When I went on holiday to France in July, I had abandoned any hope of getting further with a job application for trainee guard, and had forgotten about making up some bullshit about why someone residing in Bristol is applying for a job in Yorkshire.



To my surprise, my application was "progressed" (maybe in a few years it'll be "grown"), and I was invited to take a computer-based test which involves identifying particular non-geometric shapes from rows of similar ones, which the Department of Transport Logistics Delivery Resources Solutions Management at Swindon University Institute has shown to be a reliable indicator of whether you can be helpful and polite to a disabled person as you're fixing the ramp and wheeling them onto a train.

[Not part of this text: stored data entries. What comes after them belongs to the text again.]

--- config.mk ---
export PLATFORM = sky130hd
export DESIGN_NAME = sap_step
export DESIGN_NICKNAME = d
export VERILOG_FILES = /design/src/sv/sap_pkg.sv /design/src/sv/sap_step.sv
export SDC_FILE = /design/constraint.sdc
export NUM_CORES = 1
export LEC_CHECK = 0
export BUFFER_PORTS_ARGS = -buffer_cell sky130_fd_sc_hd__buf_2
export CELL_PAD_IN_SITES_DETAIL_PLACEMENT = 2
export CELL_PAD_IN_SITES_GLOBAL_PLACEMENT = 2
export CORE_UTILIZATION = 21
export DETAILED_ROUTE_END_ITERATION = 6
export GPL_ROUTABILITY_DRIVEN = 0
export PLACE_DENSITY_LB_ADDON = 0.12
export SETUP_SLACK_MARGIN = 0.4
export SLEW_MARGIN = 20
export SYNTH_ARGS = -nofsm -noshare
export SYNTH_HDL_FRONTEND = slang
export SYNTH_SLANG_ARGS = --single-unit
--- constraint.sdc ---
create_clock -name vclk -period 5.21
set_input_delay 0.521 -clock vclk [all_inputs]
set_output_delay 0.521 -clock vclk [all_outputs]
set_load 0.1 [all_outputs]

I have never passed this test, in several attempts. Fortunately our semi-adopted daughter offered to do it for me. She took the test in the bright Breton sunshine, submitted the results, and a few days later I was invited for interview. After the interview ("Why are you the outstanding candidate for this job?" I'm not outstanding, what a fucking stupid question), I prematurely started looking for flats on wrongmove.

I must have created quite an impression on them, because after an 11am interview they emailed at 4pm to tell me that I hadn't got it.

For a few days it's quite depressing; the rejection like feels like that you experience during online dating. This is the fifth time I've got that far and failed at the final hurdle. I come across better on paper than in real life. But maybe sixth time lucky: I've another interview on Friday, in Bristol this time.


I had a sporting time last weekend. My brother bought me a birthday present ticket to day two of England v Sri Lanka at Old Trafford, then the following day me and the youngest, together with Shrimpy, went to Doncaster to see Morecambe lose 1-0.

At the station on the way down I bumped into a woman I used to work with in a pizza place thirty-five years ago. She was with her husband and her daughter, who remembered going to dance classes with mine in a cold, derelict premises with some sort of old Victorian iron press thing in the corner.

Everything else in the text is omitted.